Unfolding a New Map of AMD

Roughly 18 million Americans are living with age-related macular degeneration (AMD), the most common cause of irreversible vision loss in the U.S. Unfortunately, for too many patients, the handful of available therapies are not effective.

AMD is, at least in part, driven by genetics. People can inherit genetic mutations that increase their risk of AMD. Yet for reasons science has yet to describe, not everyone who inherits a mutation—or risk allele—goes on to develop AMD. The key to solving this mystery is mapping the mechanism by which AMD risk alleles cause disease.

Kellogg physician-scientist and vitreoretinal surgeon Rajesh Rao, M.D., believes that map goes through unexpected and largely uncharted territory. Research to Prevent Blindness has awarded Dr. Rao a Catalyst Award for Innovative Research Approaches for AMD to explore it.

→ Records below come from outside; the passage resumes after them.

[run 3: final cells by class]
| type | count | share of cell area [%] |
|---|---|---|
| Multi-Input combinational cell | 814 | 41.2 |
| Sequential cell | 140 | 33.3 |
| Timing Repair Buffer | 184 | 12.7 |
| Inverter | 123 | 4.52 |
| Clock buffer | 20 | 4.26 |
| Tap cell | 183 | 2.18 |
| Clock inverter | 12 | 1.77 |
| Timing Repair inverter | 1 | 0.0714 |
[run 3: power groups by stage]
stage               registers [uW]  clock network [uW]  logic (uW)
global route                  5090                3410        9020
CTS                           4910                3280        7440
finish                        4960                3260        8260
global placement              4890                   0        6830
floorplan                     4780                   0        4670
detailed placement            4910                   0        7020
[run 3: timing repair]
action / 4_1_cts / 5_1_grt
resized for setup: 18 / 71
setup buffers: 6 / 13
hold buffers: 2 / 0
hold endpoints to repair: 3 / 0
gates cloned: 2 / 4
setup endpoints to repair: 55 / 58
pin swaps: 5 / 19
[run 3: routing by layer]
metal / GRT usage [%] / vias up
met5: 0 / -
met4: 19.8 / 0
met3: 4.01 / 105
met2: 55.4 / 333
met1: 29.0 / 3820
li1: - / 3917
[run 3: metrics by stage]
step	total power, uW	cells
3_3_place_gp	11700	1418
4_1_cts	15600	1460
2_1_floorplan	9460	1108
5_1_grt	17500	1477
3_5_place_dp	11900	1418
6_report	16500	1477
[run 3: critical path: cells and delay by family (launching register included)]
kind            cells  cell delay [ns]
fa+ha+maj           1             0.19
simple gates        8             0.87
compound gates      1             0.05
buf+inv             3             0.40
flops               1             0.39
File: config.mk
export PLATFORM = sky130hd
export DESIGN_NAME = sprite_image_writer
export DESIGN_NICKNAME = d
export VERILOG_FILES = /design/src/rtl/sprite_image_writer.sv
export SDC_FILE = /design/constraint.sdc
export NUM_CORES = 1
export LEC_CHECK = 0
export BUFFER_PORTS_ARGS = -buffer_cell sky130_fd_sc_hd__buf_2
export CORE_ASPECT_RATIO = 1.5
export CORE_MARGIN = 10
export CORE_UTILIZATION = 57
export CTS_CLUSTER_DIAMETER = 80
export DETAILED_ROUTE_END_ITERATION = 10
export GPL_TIMING_DRIVEN = 0
export PLACE_DENSITY = 0.91
export SYNTH_ARGS = -nofsm -noshare
export SYNTH_HDL_FRONTEND = slang
export SYNTH_SLANG_ARGS = --single-unit
File: constraint.sdc
create_clock -name pixel_clk -period 4.2 [get_ports pixel_clk]
set_clock_uncertainty 0.1 [all_clocks]
set_input_delay 0.84 -clock pixel_clk [delete_from_list [all_inputs] [get_ports pixel_clk]]
set_output_delay 0.84 -clock pixel_clk [all_outputs]
set_load 0.05 [all_outputs]
--- config.mk ---
export PLATFORM = sky130hd
export DESIGN_NAME = dram_bridge_flat
export DESIGN_NICKNAME = d
export VERILOG_FILES = /design/src/rtl/dram_bridge_pkg.sv /design/src/rtl/dram_bridge_if.sv /design/src/rtl/dram_bridge.sv /design/src/flat_wrapper.sv
export SDC_FILE = /design/constraint.sdc
export NUM_CORES = 1
export LEC_CHECK = 0
export BUFFER_PORTS_ARGS = -buffer_cell sky130_fd_sc_hd__buf_2
export CAP_MARGIN = 30
export CORE_MARGIN = 2
export CORE_UTILIZATION = 35
export DETAILED_ROUTE_END_ITERATION = 10
export GPL_ROUTABILITY_DRIVEN = 0
export PLACE_DENSITY = 0.74
export SETUP_SLACK_MARGIN = 0.5
export SYNTH_ARGS = -nofsm -noshare
export SYNTH_HDL_FRONTEND = slang
export SYNTH_SLANG_ARGS = --single-unit
--- constraint.sdc ---
create_clock -name clk -period 1.53 [get_ports clk]
set_input_delay 0 -clock clk [delete_from_list [all_inputs] [get_ports clk]]
set_output_delay 0 -clock clk [all_outputs]
set_load 0.005 [all_outputs]
[config.mk]
export PLATFORM = sky130hd
export DESIGN_NAME = p20_sprite_animator
export DESIGN_NICKNAME = d
export VERILOG_FILES = /design/src/rtl/p20_sprite_animator.sv
export SDC_FILE = /design/constraint.sdc
export NUM_CORES = 1
export LEC_CHECK = 0
export CAP_MARGIN = 20
export CORE_ASPECT_RATIO = 0.6
export CORE_MARGIN = 8
export CORE_UTILIZATION = 45
export DETAILED_ROUTE_END_ITERATION = 6
export GPL_ROUTABILITY_DRIVEN = 0
export PLACE_DENSITY = 0.64
export SYNTH_ARGS = -nofsm -noshare
export SYNTH_HDL_FRONTEND = slang
export SYNTH_SLANG_ARGS = --single-unit
[constraint.sdc]
create_clock -name clk -period 3.2 [get_ports clk]
set_input_delay 0.48 -clock clk [delete_from_list [all_inputs] [get_ports clk]]
set_output_delay 0.48 -clock clk [all_outputs]
set_load 0.1 [all_outputs]
**src/rtl/queue.sv**
```systemverilog
// queue: single-clock circular-buffer FIFO with a registered head output.
//
// Parameters
//   WIDTH  data word width in bits
//   DEPTH  storage entries (power of two, >= 2)
//
// Ports (in positional order)
//   in     data word to enqueue
//   ck     clock, all state updates on the rising edge
//   ld     push request
//   pp     pop request
//   rst_n  synchronous reset, active HIGH (name kept for port compatibility)
//   em     registered empty flag
//   out    registered data output, holds the last popped word
//
// Optional feature
//   QUEUE_OVERWRITE_EN  when defined, a push alone into a full queue replaces the
//                       oldest entry instead of being dropped.
module queue #(
    parameter int unsigned WIDTH = 8,
    parameter int unsigned DEPTH = 8
) (
    input  logic [WIDTH-1:0] in,
    input  logic             ck,
    input  logic             ld,
    input  logic             pp,
    input  logic             rst_n,
    output logic             em,
    output logic [WIDTH-1:0] out
);

    localparam int unsigned PW = $clog2(DEPTH);
    localparam int unsigned CW = $clog2(DEPTH + 1);
    localparam logic [CW-1:0] FULL_COUNT = CW'(DEPTH);

    logic [WIDTH-1:0] mem [DEPTH];
    logic [PW-1:0]    wr_ptr;
    logic [PW-1:0]    rd_ptr;
    logic [CW-1:0]    count;
    logic [CW-1:0]    count_next;
    logic             full;
    logic             do_push;
    logic             do_pop;
    logic             overwrite;
    logic             wr_en;
    logic             rd_adv;

    always_comb begin
        full    = (count == FULL_COUNT);
        do_pop  = pp && (count != '0);
        // A pop in the same edge frees the slot, so a full queue still accepts the push.
        do_push = ld && (!full || do_pop);
`ifdef QUEUE_OVERWRITE_EN
        overwrite = ld && !pp && full;
`else
        overwrite = 1'b0;
`endif
        // Overwrite writes into the oldest slot (wr_ptr == rd_ptr when full) and
        // moves both pointers, leaving occupancy at DEPTH.
        wr_en  = do_push || overwrite;
        rd_adv = do_pop || overwrite;

        count_next = count;
        if (do_push && !do_pop) begin
            count_next = count + CW'(1);
        end else if (!do_push && do_pop) begin
            count_next = count - CW'(1);
        end
    end

    always_ff @(posedge ck) begin
        if (rst_n) begin
            wr_ptr <= '0;
            rd_ptr <= '0;
            count  <= '0;
            em     <= 1'b1;
            out    <= '0;
        end else begin
            if (wr_en) begin
                wr_ptr <= wr_ptr + PW'(1);
            end
            if (rd_adv) begin
                rd_ptr <= rd_ptr + PW'(1);
            end
            if (do_pop) begin
                out <= mem[rd_ptr];
            end
            count <= count_next;
            em    <= (count_next == '0);
        end
    end

    // Storage is not reset; pointers and count guarantee stale words are never read.
    always_ff @(posedge ck) begin
        if (!rst_n && wr_en) begin
            mem[wr_ptr] <= in;
        end
    end

endmodule

```
**config.mk**
```make
export PLATFORM = sky130hd
export DESIGN_NAME = queue
export DESIGN_NICKNAME = d
export VERILOG_FILES = /design/src/rtl/queue.sv
export SDC_FILE = /design/constraint.sdc
export NUM_CORES = 1
export LEC_CHECK = 0
export ABC_AREA = 1
export CAP_MARGIN = 10
export CORE_UTILIZATION = 60
export CTS_BUF_LIST = sky130_fd_sc_hd__clkbuf_4 sky130_fd_sc_hd__clkbuf_8
export CTS_CLUSTER_DIAMETER = 80
export DETAILED_ROUTE_END_ITERATION = 10
export PLACE_DENSITY = 0.8
export SLEW_MARGIN = 30
export SYNTH_ARGS = -nofsm -noshare
export SYNTH_HDL_FRONTEND = slang
export SYNTH_SLANG_ARGS = --single-unit
```
**constraint.sdc**
```tcl
create_clock -name ck -period 4.45 [get_ports ck]
set_input_delay 1.1125 -clock ck [delete_from_list [all_inputs] [get_ports ck]]
set_output_delay 1.1125 -clock ck [all_outputs]
set_load 0.03 [all_outputs]
```
# After elaboration in Yosys (flattened, before gate mapping)
# Memory sizes are Yosys's and may differ from the RTL's. A register that Yosys moved wholly into a read port is not among the register bits.
# Cells that the tools add are included.
# W data, S select, Z words.
# totals
ram_bits	64
reg_bits	11
memories	1
input_bits	12
elab_cells	26
out_inout_bits	9
# op_classes
muxes	4
n_reduce_logical	12
n_addsub	4
eq_ne	1
# memory_table
name	depth	word_bits	read_ports	rd_clocked_by_memory_dff	write_ports	line	source
mem	8	8	1	1	1	36	logic [WIDTH-1:0] mem [DEPTH];
# ops
cell	count
$mux W4	2
$add A3 B1 Y3 const B	2
$logic_and A1 B1 Y1	5
$add A4 B1 Y4 const B	1
$eq A4 B4 Y1 const B	1
$logic_not A1 Y1	4
$logic_not A4 Y1	1
$reduce_bool A4 Y1	1
$sub A4 B1 Y4 const B	1
$mux W1	2
$logic_or A1 B1 Y1	1

# Longest topological paths before layout
# depth
ltp_word	9
depth_mapped	10
ltp_nobuf	10

# Worst setup path after synthesis
# Ideal clock, no wire load.
# synth_path
kind	input port to flip-flop
startpoint	input pp
endpoint	memory mem[0][0] (enable)
required_ns	4.067
setup_time_ns	0.383
slack_ns	2.094
stages	4
arrival_time_ns	1.972
path_buffers	0
cell_sequence	o21ai_4 > nor2_1 > inv_2 > nor3_1
# synth_between
elab_chain_len	6
# synth_lines
item	line	source
start: declaration	26	input logic pp,
$logic_and A1 B1 Y1	50	do_pop = pp && (count != '0);
$logic_or A1 B1 Y1	52	do_push = ld && (!full || do_pop);
$logic_and A1 B1 Y1	52	
$logic_and A1 B1 Y1	95	if (!rst_n && wr_en) begin
$mux W1	95	
$mux W1 (not written as such)	96	mem[wr_ptr] <= in;
end: declaration	36	
# No other way between the ends.

# Worst setup path in the final report
# layout_path
startpoint	input pp
endpoint	memory mem[7][1] (enable)
# Same word-level chain as after synthesis.

==> metrics.md <==
| Metric | Value |
|---|---|
| Overflow after GRT | `0` |
| Crit Path Max Fanout | `8` |
| Placeable Area | `0.00554 mm^2` |
| TritonCTS buffer count | `9` |
| Power Density | `525 mW/mm^2` |
| Min setup slack post-route | `1.66 ns` |
| Nets | `350` |
| Row Count | `27` |
| CTS HTree Levels | `3` |
| CTS tree | `done` |
| Tcrit/Tclk final | `62.6%` |
| Post-detail-place hpwl | `4660 um` |
| Setup CP Type | `in -> reg` |
| CP Data Required Time | `4.45 ns` |
| Cts hold-fix bufs | `0` |
| Switching part of the total power | `31.3%` |
| Final Non-Filler Cells | `411` |
| Starting DRT DRC Count | `317` |
| Sequential power share | `45.1%` |
| Die Ht | `78.1 um` |
| Worst Clk Skew | `0.0116 ns` |
| Crit Reg-Reg Startpoint | `count[0]` |
| Largest net degree at the start of global routing | `35` |
| Number of cells on the worst hold path | `2` |
| Final wirelength | `6990 um` |
| Fillers | `387` |
| Vias in the first global route | `2,294` |
| Worst-path cell chain | `clkdlybuf4s50_1 -> o21ai_4 -> nor2_1 -> nand2_1 -> nor2_1` |
| Final Slew Violations | `0` |
| Detail Route Antenna Nets | `0` |
| Tmin final | `2.79 ns` |
| Logic pwr share | `23.5%` |
| Initial antenna violation count | `0` |
| Slowest stage delay, CP | `0.66 ns` |
| Initial Util | `62.6%` |
| Status | `completed` |
| Post-synth cell types | `32` |
| I/O pins | `21` |
| CP most frequent cell | `nor2_1` |
| Unrepaired setup endpoints after global routing | `no` |
| Mapped Cells | `313` |
| Power Total | `2.08 mW` |
| Post-Place Setup Slack | `1.10 ns` |
| Worst R2R Path Depth | `7` |
| Syn_area_per_cell | `11.1 um^2` |
| CP Capture Type | `register` |
| Routed len/inst | `17.0 um` |
| Chip width | `78.1 um` |
| Crit path launch type | `input port` |
| Max stage delay cell, worst path | `clkdlybuf4s50_1` |
| Clk pwr share | `31.5%` |
| Port Buf Inserts | `20` |
| Clk_lat worst skew | `0.36 ns` |
| HP Class | `reg -> reg` |
| Die area | `0.00609 mm^2` |
| Routability congestion estimate | `0.832` |
| Vias per std cell | `5.76` |
| Setup Buffers After CTS | `0` |
| Fin Setup TNS | `0 ns` |
| GRT Total Usage | `25.8%` |
| Reg-to-Reg End | `mem[7][1]` |
| R2R Setup Slk | `2.21 ns` |
| Clock-pin transition on the worst setup and hold timing paths | `0.08 ns` |
| Commonest non-fill, non-tap cells in the layout | `edfxtp_1, nor2_1, nand2_1` |
| First-pass GRT wire length | `11,200 um` |
| Root Driver | `clkbuf_8` |
| Count of final setup violators | `0` |
| VDD IR max | `0.284 mV` |
| Clk sinks | `83` |
| Via count | `2,366` |
| Design Area, Final | `0.00397 mm^2` |
| Number of remaining DRC errors | `0` |
| Buf/Inv on CP | `1` |
| Cell internal pwr | `1.43 mW` |
| Psw | `0.652 mW` |
| Hold worst-path end | `out[0]` |
| Post_cts resized | `0` |
| Ant. Diodes | `0` |
| Commonest non-fill, non-tap cell in the layout | `edfxtp_1` |
| Placed insts | `395` |
| Worst-case clock buffer depth | `2` |
| Final Hold Viols | `0` |
| Max Cap Viol | `0` |
| Ys Warns | `0` |
| Seq/Total Area, Yosys | `66.3%` |
| Dpl cell area | `0.00371 mm^2` |
| Fraction of layout cells with a size suffix above 1 | `10.9%` |
| Fmax achieved | `359 MHz` |
| Worst slew pin tran | `0.639 ns` |
| WP data arrival | `2.78 ns` |
| Synth Register Bits | `83` |
| Hold_sp | `out[0]` |
| Relative slew margins | `57.3%` |
| Area Overhead vs Synth | `14.3%` |
| Post-synthesis net count | `329` |
| Critical path's top delay family | `simple AND/OR/NAND/NOR gates` |
| Synthesized area | `0.00347 mm^2` |
| Leakage power | `1.39 nW` |
| First-pass DRT Iterations | `6` |
power groups by stage:
stage	registers, mW	clock network, mW	logic (mW)
2_1_floorplan	0.966	0	0.335
3_3_place_gp	0.953	0	0.470
3_5_place_dp	0.954	0	0.484
4_1_cts	0.936	0.660	0.489
5_1_grt	0.945	0.695	0.542
6_report	0.938	0.655	0.489
tightest hold or removal path: stages, from the launching register on:
cell and delay, ns:
dfxtp_1 0.32, nand2_1 0.06, a21oi_1 0.06
per-stage QoR:
step	hold WS, ns	util, %
6_report	0.472	71.6
5_1_grt	0.486	71.6
4_1_cts	0.471	71.5
3_5_place_dp	0.459	67.0
3_3_place_gp	0.453	67.0
2_1_floorplan	0.492	-
cell usage after synthesis, drive strengths merged:
cell	instances	area, um^2
edfxtp	64	1920
nor2	61	236
o21ai	38	201
nand2	37	156
dfxtp	19	380
nand3	17	108
inv	16	60.1
o211ai	16	120
a21oi	13	68.8
buf	13	73.8
nor3	5	25.0
ha	4	50.1
clkinv	2	8.75
nand4	2	12.5
clkbuf	1	3.75
nand3b	1	7.51
nor3b	1	7.51
o21bai	1	11.3
xnor2	1	8.76
xor2	1	8.76
worst max-delay path by stage:
stage / start / end / slack [ns] / depth (start not counted)
global route: pp / mem[3][3] / 1.54 / 5
CTS: pp / mem[2][0] / 1.48 / 5
detailed placement: pp / mem[2][4] / 1.10 / 5
floorplan: pp / mem[0][0] / 2.09 / 4
global placement: pp / mem[2][3] / 1.18 / 5
finish: pp / mem[7][1] / 1.66 / 5
state kept, by name, indices dropped and copies added, names as in the netlist:
signal / count
rd_ptr: 3
mem: 64
em: 1
out: 8
count: 4
wr_ptr: 3
per-layer routing:
metal / GRT usage, % / wire [um] / up-vias / share of wire (%)
met2: 41.1 / 3360 / 111 / 48
li1: - / - / 1141 / -
met1: 32.7 / 2790 / 1087 / 40
met5: 0 / 0 / - / 0
met4: 15.6 / 225 / 0 / 3.2
met3: 5.35 / 612 / 27 / 8.8
final cells by class:
| type | count | area (um^2) | area share [%] |
|---|---|---|---|
| clock inverters | 7 | 124 | 3.12 |
| inverters | 18 | 68.8 | 1.73 |
| clock buffers | 9 | 124 | 3.12 |
| multi-input cells | 198 | 1030 | 25.9 |
| well taps | 72 | 90.1 | 2.27 |
| flip-flops and latches | 83 | 2300 | 58.1 |
| repair buffers | 24 | 230 | 5.80 |
kinds of logic (layout without fill, tap and decap cells):
| group | after synthesis | count (layout) | synth area share [%] |
|---|---|---|---|
| AOI/OAI and AO/OA | 68 | 68 | 11.6 |
| xor gates and xnor gates | 2 | 2 | 0.505 |
| adders and majority gates | 4 | 4 | 1.44 |
| buffers and inverters | 32 | 58 | 4.22 |
| DFF | 83 | 83 | 66.3 |
| and+or+nand+nor | 124 | 124 | 15.9 |
Power figures use the tool's default switching activity.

“Most genetic research looks for defects in the coding part of a gene’s DNA—the area containing instructions that turn DNA into protein,” explains Dr. Rao. “But mutations can also occur in non-coding part of a gene— the DNA tasked with regulatory housework.”

Dr. Rao is zeroing in on the non-coding genetic variant rs11200638, which, through mechanisms he hopes to help explain, is associated with a tenfold increase in a person’s risk of developing AMD.

“It’s the location of non-coding variants like rs11200638 that has thrown researchers off their trail,” he says. “rs11200638 is located in a non-coding, regulatory region known as a promoter. Classically, it is thought that variants in promoter regions influence their closest neighbor genes. But variants in promoters—and promoters themselves—are known to regulate genes thousands or millions of DNA bases away.”

“That leads us to hypothesize that rs11200638 could be regulating distant genes in AMD,” he continues. Located in the promoter of the gene HTRA1, rs11200638 can regulate previously unknown genes far away from its location, interacting with them through the phenomenon of genome folding.

“The body has trillions of cells and each contains perhaps six feet of DNA,” he explains. “The only way to contain all of that is to fold the strands of DNA. When picturing the genome folded, one can imagine how variants like rs11200638 might ‘contact’ faraway genes when folded in 3D space.”

Using retinal stem cell organoids, or living models of the retina, derived from patients carrying the high risk rs11200638 allele, Dr. Rao will attempt to correct the mutation, altering it to resemble the corresponding low risk allele common in people without AMD. Then, he will use 3D genome mapping tools such as MicroCapture C technology to see if long range contacts across the genome differ in retinal organoids derived from patients with the high risk rs11200638 variant compared to those of organoids in which the high-risk allele has been corrected to the low-risk allele, using gene editing techniques such as CRISPR-Cas9.

“This is one of the first studies, if not the first, to explore 3D genome folding as an AMD risk factor,” says Dr. Rao. “We hope it will help shed more light on the process by which a mutation in a non-coding region contributes to the disease, and ultimately yield new insights with therapeutic applications for AMD.”